Administration (scripting)

Custom scripts

Introduction to Custom scripts

What is a Custom script?

The Administration Addon provides the admin user the capacity to launch custom scripts to perform any functionality or process that the Soffid API  has available.

Additionally, with this addon, there is available the possibility to enable a special to get the metrics of the performance of the Soffid IAM components.

Through the Custom scripts page you could perform the next operations:

On user change

When you define an event on user change, the user object will be available on the user variable to access and operate with it. 
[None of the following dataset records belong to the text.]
--- src/rtl/brb_pkg.sv ---
`timescale 1ns / 1ps
// Shared types and constants for the byte ring buffer.
// No dependencies; every other file refers to this package by scoped names.
package brb_pkg;

  localparam int unsigned LANES  = 8;
  localparam int unsigned LANE_W = 3;
  localparam int unsigned BYTE_W = 8;
  localparam int unsigned WORD_W = LANES * BYTE_W;
  localparam int unsigned RUN_W  = 4;
  localparam int unsigned OP_W   = 3;
  localparam int unsigned LEN_W  = 13;

  typedef enum logic [OP_W-1:0] {
    OP_ENQ    = 3'd0,
    OP_DEQ    = 3'd1,
    OP_PEEK   = 3'd2,
    OP_ADV_WR = 3'd3,
    OP_ADV_RD = 3'd4,
    OP_CLR    = 3'd5
  } brb_op_t;

  typedef struct packed {
    logic             wr_en;
    logic             rd_en;
    logic [RUN_W-1:0] wr_len;
  } brb_lane_cmd_t;

endpackage

--- src/rtl/brb_merge.sv ---
`timescale 1ns / 1ps
// Merge stage: rotate the bank read bytes into stream order and zero bytes past the run.
// Depends on brb_pkg for lane and word constants.
module brb_merge (
  input  logic [brb_pkg::WORD_W-1:0]  lane_bytes,
  input  logic [brb_pkg::LANE_W-1:0]  rot,
  input  logic [brb_pkg::RUN_W-1:0]   run_len,
  output logic [brb_pkg::WORD_W-1:0]  word
);

  logic [brb_pkg::LANE_W-1:0] sel [brb_pkg::LANES];

  always_comb begin
    for (int i = 0; i < brb_pkg::LANES; i++) begin
      sel[i] = rot + brb_pkg::LANE_W'(i);
      if (brb_pkg::RUN_W'(i) < run_len) begin
        word[i*brb_pkg::BYTE_W +: brb_pkg::BYTE_W] =
          lane_bytes[{sel[i], 3'b000} +: brb_pkg::BYTE_W];
      end else begin
        word[i*brb_pkg::BYTE_W +: brb_pkg::BYTE_W] = '0;
      end
    end
  end

endmodule

--- config.mk ---
export PLATFORM = sky130hd
export DESIGN_NAME = brb_merge
export DESIGN_NICKNAME = d
export VERILOG_FILES = /design/src/rtl/brb_pkg.sv /design/src/rtl/brb_merge.sv
export SDC_FILE = /design/constraint.sdc
export NUM_CORES = 1
export LEC_CHECK = 0
export CAP_MARGIN = 20
export CORE_MARGIN = 3
export CORE_UTILIZATION = 45
export DETAILED_ROUTE_END_ITERATION = 8
export DONT_BUFFER_PORTS = 1
export SETUP_SLACK_MARGIN = 0.05
export SLEW_MARGIN = 20
export SYNTH_ARGS = -nofsm -noshare
export SYNTH_HDL_FRONTEND = slang
export SYNTH_SLANG_ARGS = --single-unit
--- constraint.sdc ---
create_clock -name vclk -period 2.5
set_clock_uncertainty 0.1 [all_clocks]
set_input_delay 0.125 -clock vclk [all_inputs]
set_output_delay 0.125 -clock vclk [all_outputs]
set_load 0.05 [all_outputs]
==> results of run 1 <==
power breakdown:
| part | internal, mW | switching (mW) |
|---|---|---|
| Combinational | 0.697 | 0.950 |
| Sequential | 0 | 0 |
| Clock | 0 | 0 |
layer usage:
| metal | wire (um) | global-route usage | vias to the layer above | share of wire |
|---|---|---|---|---|
| met5 | 0 | 0 | - | 0 |
| met4 | 212 | 0.05241 | 0 | 0.020 |
| li1 | - | - | 1420 | - |
| met2 | 5310 | 0.4693 | 202 | 0.50 |
| met3 | 1215 | 0.05298 | 20 | 0.11 |
| met1 | 3913 | 0.3841 | 1606 | 0.37 |
worst max-delay path: cells and delay by family:
family,cells,cell delay [ns]
AO/OA/AOI/OAI,1,0.19
adder cells (fa/ha/maj),1,0.36
buffers and inverters,2,0.20
AND/OR/NAND/NOR,2,0.92
path summary, 6_finish.rpt:
| kind | from | end | slack (ns) | cells after the start |
|---|---|---|---|---|
| worst min-delay path | run_len[3] | word[60] | 0.46 | 2 |
| worst max-delay path | rot[0] | word[61] | 0.44 | 6 |
cells by family after synthesis:
group,count (synthesis)
compound gates,52
xor+xnor,6
fa+ha+maj,2
buf+inv,31
mux,94
simple gates,156
Yosys cell counts, drive strengths merged:
| cell type | number |
|---|---|
| a211oi | 1 |
| a21oi | 32 |
| a22o | 8 |
| a22oi | 8 |
| a31oi | 2 |
| and2 | 1 |
| and4 | 9 |
| buf | 22 |
| clkbuf | 7 |
| ha | 2 |
| inv | 2 |
| mux2i | 32 |
| mux4 | 62 |
| nand2 | 102 |
| nand3 | 19 |
| nor2 | 22 |
| nor2b | 1 |
| nor3 | 1 |
| nor4 | 1 |
| o21a | 1 |
| xnor2 | 3 |
| xor2 | 3 |
final cells by class:
cell class	instances	area, um^2	share of cell area
multi-input cells	310	2927	0.7411
repair buffers	76	920.9	0.2332
well taps	75	93.84	0.02376
inverters	2	7.507	0.001901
To find more details about the user object, you can visit the Soffid Objects page.

On grant permission

When you define an event on revoke or grant permission, the grant object will be available on the grant variable to access and operate with it.
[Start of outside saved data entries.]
[config.mk]
export PLATFORM = sky130hd
export DESIGN_NAME = msm_ctrl
export DESIGN_NICKNAME = d
export VERILOG_FILES = /design/src/msm_pkg.sv /design/src/msm_ctrl.sv
export SDC_FILE = /design/constraint.sdc
export NUM_CORES = 1
export LEC_CHECK = 0
export BUFFER_PORTS_ARGS = -buffer_cell sky130_fd_sc_hd__buf_2
export CORE_AREA = 2 2 39 41
export CTS_BUF_LIST = sky130_fd_sc_hd__clkbuf_8
export CTS_CLUSTER_DIAMETER = 80
export DETAILED_ROUTE_END_ITERATION = 8
export DIE_AREA = 0 0 41 43
export HOLD_SLACK_MARGIN = 0.06
export PLACE_DENSITY_LB_ADDON = 0.15
export SETUP_SLACK_MARGIN = 0.1
export SLEW_MARGIN = 20
export SYNTH_ARGS = -nofsm -noshare
export SYNTH_HDL_FRONTEND = slang
export SYNTH_SLANG_ARGS = --single-unit
[constraint.sdc]
create_clock -name clk_i -period 1.3 [get_ports clk_i]
set_input_delay 0.065 -clock clk_i [delete_from_list [all_inputs] [get_ports clk_i]]
set_output_delay 0.065 -clock clk_i [all_outputs]
set_load 0.01 [all_outputs]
To find more details about the grant object, you can visit the Soffid Objects page.

Documentation

Below you could find a list of helpful links related to the building of custom scripts

API for the internal classes of Soffid: https://download.soffid.com/doc/console/latest/uml/

Custom utility classes: https://bookstack.soffid.com/books/soffid-3-reference-guide/page/utility-classes


(*1) For each value of mont, day, hour, minute or day of the week:

How to install Custom scripts in Soffid

Installation

Download

Please download the Soffid Administration (scripting) add-on.

You can download it at the following link http://www.soffid.com/download/enterprise/ if you have Soffid user with authorization, or in the following http://download.soffid.com/download/ by registering.

Upload

1. Once the Federation add-on is downloaded, please log in to IAM Console.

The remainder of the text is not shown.